> **PROBLEM TO SOLVE**: When you find the line with "setup endpoints to" among the records below, reproduce it and each line after it exactly, ending with the line with "327 | 12.11 |".

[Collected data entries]
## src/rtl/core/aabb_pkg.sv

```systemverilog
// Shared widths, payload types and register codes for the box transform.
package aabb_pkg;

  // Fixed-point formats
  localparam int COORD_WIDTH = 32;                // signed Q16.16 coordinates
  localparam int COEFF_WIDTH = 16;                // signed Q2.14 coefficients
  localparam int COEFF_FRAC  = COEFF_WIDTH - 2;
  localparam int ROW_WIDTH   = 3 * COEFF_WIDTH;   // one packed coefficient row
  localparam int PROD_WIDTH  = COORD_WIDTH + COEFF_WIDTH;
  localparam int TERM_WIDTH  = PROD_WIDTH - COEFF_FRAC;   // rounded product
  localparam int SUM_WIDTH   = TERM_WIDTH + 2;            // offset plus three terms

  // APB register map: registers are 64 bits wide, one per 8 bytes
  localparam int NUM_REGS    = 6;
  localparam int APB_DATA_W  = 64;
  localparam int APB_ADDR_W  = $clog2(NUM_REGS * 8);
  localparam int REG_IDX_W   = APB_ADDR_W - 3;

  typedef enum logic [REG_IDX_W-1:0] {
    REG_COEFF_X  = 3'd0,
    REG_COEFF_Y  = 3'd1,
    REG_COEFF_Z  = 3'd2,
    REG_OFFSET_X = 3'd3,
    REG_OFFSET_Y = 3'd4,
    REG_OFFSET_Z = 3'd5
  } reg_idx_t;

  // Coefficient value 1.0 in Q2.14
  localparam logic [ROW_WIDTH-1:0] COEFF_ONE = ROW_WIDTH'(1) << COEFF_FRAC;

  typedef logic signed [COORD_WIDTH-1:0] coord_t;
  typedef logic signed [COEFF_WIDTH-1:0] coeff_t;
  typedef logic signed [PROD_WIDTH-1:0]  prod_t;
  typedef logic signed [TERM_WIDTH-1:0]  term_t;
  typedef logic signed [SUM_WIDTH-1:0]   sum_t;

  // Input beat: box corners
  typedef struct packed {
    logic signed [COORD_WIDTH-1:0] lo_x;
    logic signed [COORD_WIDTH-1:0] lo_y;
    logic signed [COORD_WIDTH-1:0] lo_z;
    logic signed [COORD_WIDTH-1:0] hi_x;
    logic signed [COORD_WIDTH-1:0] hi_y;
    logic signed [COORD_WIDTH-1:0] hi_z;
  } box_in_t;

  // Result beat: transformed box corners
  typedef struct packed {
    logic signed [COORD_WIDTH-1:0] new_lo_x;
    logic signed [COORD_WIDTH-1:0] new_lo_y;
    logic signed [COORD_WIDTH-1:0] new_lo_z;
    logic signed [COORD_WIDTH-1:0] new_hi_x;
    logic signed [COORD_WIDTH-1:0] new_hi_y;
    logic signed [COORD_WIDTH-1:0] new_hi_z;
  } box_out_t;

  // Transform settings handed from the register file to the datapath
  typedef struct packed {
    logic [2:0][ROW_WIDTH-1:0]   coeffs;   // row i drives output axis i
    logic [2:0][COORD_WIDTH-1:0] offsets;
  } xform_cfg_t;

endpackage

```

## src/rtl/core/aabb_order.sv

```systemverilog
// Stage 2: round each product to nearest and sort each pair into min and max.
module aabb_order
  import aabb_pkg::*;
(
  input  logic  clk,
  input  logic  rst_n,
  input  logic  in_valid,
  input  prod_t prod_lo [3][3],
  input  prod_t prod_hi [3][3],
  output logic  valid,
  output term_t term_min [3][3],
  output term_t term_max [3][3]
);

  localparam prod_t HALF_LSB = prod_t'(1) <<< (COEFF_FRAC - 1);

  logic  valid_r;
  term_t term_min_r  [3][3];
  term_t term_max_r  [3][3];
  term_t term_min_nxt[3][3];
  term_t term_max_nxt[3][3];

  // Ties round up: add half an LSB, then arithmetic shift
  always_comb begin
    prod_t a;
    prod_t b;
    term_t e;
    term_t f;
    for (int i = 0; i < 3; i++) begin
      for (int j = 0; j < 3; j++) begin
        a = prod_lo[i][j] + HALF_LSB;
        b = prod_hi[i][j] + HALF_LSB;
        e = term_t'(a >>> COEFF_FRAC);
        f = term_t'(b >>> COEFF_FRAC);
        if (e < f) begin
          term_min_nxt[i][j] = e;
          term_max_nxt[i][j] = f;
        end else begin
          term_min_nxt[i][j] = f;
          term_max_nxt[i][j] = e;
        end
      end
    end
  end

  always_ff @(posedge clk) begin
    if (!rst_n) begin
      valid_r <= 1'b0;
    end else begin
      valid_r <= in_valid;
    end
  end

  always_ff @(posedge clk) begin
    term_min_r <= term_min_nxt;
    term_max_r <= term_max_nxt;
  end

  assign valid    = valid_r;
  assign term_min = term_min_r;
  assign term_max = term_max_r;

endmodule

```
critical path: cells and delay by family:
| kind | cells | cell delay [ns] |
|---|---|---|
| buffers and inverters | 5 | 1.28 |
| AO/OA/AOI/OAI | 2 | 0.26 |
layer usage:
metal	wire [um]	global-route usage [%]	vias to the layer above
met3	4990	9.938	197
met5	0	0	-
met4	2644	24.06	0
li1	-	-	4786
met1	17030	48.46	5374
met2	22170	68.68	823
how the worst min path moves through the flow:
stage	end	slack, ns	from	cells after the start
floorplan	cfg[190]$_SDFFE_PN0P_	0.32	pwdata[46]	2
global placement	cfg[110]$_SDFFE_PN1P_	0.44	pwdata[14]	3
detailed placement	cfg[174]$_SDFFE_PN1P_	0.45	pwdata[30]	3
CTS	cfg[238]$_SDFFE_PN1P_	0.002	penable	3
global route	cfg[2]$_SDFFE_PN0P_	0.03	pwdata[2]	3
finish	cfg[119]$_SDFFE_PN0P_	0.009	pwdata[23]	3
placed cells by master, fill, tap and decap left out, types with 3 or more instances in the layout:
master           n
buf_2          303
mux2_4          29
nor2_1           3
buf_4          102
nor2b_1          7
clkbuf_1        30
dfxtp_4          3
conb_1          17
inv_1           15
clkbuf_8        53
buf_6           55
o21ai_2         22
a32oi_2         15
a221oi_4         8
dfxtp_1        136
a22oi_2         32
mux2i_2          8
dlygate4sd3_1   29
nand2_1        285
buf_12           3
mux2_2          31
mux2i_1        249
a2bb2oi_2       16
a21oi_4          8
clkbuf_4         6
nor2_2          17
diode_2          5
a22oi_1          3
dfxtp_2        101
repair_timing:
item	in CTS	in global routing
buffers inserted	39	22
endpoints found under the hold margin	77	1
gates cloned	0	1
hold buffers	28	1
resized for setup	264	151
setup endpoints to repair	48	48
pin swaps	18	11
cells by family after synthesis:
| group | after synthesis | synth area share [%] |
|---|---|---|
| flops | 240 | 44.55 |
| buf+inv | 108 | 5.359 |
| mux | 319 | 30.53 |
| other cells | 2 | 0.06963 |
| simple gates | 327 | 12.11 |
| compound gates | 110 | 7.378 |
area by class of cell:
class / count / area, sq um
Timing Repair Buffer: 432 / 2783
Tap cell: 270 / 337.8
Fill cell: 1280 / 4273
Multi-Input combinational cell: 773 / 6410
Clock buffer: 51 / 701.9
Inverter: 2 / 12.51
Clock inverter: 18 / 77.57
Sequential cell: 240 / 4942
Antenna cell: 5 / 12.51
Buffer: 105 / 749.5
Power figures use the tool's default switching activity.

---

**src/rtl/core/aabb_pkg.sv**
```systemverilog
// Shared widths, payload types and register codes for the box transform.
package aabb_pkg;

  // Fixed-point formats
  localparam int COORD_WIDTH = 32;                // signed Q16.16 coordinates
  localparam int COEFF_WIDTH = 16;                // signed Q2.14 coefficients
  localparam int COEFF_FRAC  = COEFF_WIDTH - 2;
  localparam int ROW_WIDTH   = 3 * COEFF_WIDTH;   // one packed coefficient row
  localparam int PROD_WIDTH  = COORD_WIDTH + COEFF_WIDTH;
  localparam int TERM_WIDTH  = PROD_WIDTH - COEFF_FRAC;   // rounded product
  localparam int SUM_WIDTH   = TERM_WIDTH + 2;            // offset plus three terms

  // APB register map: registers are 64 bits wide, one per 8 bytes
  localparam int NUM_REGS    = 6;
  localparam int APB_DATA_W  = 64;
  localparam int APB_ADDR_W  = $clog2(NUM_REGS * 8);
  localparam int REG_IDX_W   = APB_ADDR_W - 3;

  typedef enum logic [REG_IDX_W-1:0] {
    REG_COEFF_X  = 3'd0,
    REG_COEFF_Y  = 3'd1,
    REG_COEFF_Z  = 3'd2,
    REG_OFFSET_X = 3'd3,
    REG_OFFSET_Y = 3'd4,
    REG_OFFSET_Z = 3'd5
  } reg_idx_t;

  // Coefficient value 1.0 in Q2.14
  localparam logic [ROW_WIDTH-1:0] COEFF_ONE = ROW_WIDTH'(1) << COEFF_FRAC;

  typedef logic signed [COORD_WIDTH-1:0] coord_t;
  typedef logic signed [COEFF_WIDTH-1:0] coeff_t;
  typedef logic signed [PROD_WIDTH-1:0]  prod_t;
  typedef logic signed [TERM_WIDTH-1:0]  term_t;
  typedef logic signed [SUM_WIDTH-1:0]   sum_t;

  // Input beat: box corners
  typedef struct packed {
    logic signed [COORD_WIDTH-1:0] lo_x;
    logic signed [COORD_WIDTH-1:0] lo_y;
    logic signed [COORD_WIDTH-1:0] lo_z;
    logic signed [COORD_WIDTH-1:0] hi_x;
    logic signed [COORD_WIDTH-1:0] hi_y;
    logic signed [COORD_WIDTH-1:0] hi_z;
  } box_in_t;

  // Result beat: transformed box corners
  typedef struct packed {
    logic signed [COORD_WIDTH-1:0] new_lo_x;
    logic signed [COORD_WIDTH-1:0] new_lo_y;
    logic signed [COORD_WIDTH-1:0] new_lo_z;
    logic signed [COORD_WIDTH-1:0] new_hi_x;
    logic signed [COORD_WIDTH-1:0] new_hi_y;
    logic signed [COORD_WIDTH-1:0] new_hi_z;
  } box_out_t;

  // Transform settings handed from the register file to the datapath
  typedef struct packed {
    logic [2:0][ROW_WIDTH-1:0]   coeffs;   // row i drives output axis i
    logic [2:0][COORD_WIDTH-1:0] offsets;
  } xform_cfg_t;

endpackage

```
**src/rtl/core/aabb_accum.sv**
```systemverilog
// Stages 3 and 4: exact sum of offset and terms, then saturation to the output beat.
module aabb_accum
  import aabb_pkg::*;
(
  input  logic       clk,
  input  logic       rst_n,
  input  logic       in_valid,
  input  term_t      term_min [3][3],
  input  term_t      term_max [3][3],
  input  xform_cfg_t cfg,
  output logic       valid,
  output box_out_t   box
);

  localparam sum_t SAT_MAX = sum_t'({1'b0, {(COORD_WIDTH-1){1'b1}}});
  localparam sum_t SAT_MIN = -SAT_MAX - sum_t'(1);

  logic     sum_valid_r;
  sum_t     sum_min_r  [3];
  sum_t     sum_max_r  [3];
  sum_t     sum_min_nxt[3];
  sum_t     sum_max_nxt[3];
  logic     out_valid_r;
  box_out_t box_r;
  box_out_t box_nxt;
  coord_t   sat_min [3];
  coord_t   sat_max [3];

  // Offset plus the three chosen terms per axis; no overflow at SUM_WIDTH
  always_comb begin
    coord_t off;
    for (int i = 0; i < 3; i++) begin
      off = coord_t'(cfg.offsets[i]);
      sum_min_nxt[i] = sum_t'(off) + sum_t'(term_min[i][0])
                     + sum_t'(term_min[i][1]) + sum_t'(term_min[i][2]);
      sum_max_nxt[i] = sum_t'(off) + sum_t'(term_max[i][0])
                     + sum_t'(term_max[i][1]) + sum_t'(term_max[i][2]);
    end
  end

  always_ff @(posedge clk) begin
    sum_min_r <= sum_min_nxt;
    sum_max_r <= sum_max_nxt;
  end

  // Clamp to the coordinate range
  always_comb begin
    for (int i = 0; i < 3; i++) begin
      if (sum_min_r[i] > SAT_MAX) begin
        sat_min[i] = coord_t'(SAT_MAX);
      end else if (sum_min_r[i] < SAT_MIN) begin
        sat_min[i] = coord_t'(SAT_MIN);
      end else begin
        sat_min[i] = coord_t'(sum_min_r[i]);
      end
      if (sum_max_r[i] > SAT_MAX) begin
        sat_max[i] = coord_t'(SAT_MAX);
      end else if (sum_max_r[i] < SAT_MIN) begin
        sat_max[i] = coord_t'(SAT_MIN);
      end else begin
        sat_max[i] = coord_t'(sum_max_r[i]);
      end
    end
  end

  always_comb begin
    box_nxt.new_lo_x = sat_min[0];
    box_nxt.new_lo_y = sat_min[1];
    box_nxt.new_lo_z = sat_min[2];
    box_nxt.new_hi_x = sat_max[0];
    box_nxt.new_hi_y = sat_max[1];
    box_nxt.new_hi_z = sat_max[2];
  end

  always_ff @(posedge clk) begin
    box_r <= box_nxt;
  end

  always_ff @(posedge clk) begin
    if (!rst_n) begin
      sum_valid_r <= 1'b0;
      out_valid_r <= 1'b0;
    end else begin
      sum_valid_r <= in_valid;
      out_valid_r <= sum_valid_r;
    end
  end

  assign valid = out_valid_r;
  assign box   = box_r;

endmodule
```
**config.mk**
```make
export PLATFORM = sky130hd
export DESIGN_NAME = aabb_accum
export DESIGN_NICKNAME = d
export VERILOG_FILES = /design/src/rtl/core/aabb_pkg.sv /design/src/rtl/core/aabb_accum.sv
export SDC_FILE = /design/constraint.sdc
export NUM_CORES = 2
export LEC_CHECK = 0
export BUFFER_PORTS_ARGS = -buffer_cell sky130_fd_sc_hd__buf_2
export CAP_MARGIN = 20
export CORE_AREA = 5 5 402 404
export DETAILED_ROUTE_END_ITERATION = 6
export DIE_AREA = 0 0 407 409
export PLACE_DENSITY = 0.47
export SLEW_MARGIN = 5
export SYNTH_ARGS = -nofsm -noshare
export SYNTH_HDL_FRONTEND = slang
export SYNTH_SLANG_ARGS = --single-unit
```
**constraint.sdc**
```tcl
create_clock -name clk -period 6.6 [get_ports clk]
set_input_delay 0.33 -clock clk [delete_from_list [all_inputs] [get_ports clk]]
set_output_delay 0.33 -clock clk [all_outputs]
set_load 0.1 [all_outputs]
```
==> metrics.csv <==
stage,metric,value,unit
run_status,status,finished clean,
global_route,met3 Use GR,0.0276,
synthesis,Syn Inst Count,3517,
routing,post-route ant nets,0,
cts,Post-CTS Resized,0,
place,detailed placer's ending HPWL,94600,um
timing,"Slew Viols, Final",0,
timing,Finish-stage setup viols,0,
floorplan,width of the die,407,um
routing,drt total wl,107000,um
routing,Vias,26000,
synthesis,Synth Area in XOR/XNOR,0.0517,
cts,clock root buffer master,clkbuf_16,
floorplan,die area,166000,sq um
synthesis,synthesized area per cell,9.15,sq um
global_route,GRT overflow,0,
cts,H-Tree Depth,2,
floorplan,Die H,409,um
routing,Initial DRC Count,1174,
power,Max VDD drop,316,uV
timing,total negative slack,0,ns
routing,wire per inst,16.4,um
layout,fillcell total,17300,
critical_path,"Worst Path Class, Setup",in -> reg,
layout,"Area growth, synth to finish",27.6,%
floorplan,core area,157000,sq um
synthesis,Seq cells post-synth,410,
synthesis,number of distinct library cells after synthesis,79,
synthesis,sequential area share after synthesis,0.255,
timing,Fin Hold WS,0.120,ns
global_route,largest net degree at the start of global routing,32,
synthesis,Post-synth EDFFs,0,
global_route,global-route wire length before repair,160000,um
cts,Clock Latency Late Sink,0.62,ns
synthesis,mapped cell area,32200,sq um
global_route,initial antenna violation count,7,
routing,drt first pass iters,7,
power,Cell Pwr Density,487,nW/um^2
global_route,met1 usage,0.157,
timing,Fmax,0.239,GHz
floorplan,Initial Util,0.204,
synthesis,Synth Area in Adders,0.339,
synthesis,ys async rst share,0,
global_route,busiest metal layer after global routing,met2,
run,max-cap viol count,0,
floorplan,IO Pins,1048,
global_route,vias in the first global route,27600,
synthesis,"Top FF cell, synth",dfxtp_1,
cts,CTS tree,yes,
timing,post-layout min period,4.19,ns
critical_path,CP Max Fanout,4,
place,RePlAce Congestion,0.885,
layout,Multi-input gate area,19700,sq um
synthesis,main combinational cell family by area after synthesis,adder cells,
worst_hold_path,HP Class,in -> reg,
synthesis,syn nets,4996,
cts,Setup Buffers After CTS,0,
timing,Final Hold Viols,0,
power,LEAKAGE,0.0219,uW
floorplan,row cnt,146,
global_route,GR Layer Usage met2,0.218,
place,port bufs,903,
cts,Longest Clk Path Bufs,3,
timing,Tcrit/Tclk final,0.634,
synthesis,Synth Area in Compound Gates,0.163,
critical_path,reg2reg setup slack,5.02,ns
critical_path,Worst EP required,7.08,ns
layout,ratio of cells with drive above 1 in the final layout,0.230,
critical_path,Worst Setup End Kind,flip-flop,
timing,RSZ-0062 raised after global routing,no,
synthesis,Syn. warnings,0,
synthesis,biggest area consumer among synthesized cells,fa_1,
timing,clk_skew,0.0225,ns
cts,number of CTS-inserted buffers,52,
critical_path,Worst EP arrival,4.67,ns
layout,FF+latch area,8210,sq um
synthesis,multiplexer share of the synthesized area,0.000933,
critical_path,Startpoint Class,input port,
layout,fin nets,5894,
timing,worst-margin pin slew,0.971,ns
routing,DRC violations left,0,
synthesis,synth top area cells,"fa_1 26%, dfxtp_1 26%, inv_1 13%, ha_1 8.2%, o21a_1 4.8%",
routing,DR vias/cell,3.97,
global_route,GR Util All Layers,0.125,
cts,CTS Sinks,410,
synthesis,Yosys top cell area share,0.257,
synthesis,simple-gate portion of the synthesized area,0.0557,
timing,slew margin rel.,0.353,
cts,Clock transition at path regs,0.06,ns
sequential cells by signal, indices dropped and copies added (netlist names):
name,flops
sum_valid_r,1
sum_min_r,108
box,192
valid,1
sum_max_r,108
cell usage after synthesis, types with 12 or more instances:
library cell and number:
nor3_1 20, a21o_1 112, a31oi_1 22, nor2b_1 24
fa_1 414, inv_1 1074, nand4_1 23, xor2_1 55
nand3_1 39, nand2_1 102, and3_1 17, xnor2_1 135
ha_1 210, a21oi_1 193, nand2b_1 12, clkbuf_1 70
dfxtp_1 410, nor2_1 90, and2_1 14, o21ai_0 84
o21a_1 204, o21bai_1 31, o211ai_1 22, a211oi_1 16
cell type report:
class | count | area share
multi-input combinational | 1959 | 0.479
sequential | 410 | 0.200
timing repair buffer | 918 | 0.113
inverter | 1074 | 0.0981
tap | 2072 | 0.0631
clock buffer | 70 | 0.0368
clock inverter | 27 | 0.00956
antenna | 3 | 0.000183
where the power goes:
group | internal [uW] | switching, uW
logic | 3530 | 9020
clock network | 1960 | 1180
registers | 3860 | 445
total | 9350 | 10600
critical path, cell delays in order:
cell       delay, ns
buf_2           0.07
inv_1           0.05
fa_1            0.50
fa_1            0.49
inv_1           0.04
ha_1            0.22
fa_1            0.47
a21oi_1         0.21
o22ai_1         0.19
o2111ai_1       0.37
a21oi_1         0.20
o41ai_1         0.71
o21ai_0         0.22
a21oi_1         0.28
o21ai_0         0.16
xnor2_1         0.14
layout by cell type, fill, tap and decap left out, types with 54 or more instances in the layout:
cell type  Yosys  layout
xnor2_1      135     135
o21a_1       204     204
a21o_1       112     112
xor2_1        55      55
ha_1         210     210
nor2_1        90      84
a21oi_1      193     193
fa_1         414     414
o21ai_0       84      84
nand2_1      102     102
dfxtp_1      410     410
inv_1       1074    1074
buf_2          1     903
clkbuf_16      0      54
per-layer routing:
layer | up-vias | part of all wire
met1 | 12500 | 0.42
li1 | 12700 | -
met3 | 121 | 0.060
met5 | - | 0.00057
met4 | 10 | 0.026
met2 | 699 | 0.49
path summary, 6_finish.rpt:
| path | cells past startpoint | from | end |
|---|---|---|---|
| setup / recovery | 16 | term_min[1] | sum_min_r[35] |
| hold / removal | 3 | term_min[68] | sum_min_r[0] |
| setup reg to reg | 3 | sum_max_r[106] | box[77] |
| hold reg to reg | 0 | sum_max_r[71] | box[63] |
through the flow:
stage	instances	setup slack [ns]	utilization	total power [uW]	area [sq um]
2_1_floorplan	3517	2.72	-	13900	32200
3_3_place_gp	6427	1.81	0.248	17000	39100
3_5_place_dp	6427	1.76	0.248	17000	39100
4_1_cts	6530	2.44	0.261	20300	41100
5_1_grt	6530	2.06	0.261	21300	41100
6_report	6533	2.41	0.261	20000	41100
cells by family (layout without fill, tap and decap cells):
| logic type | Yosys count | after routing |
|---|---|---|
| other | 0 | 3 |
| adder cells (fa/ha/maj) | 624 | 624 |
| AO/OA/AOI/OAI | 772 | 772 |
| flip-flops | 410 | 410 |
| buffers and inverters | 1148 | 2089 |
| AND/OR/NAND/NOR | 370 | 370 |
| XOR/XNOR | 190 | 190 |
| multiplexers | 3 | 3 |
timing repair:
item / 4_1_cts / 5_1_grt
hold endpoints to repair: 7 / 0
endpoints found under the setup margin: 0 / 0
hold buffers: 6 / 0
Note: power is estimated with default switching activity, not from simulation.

==

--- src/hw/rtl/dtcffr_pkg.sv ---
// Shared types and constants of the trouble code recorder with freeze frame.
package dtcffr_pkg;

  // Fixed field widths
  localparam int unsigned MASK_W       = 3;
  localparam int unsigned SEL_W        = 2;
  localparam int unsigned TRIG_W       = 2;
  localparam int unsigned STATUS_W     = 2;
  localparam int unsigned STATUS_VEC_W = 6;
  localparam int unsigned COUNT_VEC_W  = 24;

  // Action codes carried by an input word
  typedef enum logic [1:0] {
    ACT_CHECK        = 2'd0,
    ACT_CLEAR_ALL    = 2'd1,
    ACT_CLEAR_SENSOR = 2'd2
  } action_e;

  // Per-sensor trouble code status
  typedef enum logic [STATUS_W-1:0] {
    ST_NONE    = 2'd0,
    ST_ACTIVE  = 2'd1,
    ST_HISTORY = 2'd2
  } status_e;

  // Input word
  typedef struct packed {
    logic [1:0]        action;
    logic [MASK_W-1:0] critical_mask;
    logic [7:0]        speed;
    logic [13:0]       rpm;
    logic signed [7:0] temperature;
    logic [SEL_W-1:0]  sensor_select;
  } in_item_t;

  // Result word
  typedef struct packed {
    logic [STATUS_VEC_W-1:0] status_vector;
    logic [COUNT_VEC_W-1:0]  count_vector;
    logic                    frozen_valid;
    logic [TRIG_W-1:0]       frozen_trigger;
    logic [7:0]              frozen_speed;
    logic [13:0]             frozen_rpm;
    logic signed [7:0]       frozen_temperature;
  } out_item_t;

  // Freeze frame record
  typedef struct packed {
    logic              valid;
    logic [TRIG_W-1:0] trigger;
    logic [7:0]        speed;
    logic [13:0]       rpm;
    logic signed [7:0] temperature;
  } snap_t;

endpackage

> **WRITTEN SOLUTION**:
setup endpoints to repair	48	48
pin swaps	18	11
cells by family after synthesis:
| group | after synthesis | synth area share [%] |
|---|---|---|
| flops | 240 | 44.55 |
| buf+inv | 108 | 5.359 |
| mux | 319 | 30.53 |
| other cells | 2 | 0.06963 |
| simple gates | 327 | 12.11 |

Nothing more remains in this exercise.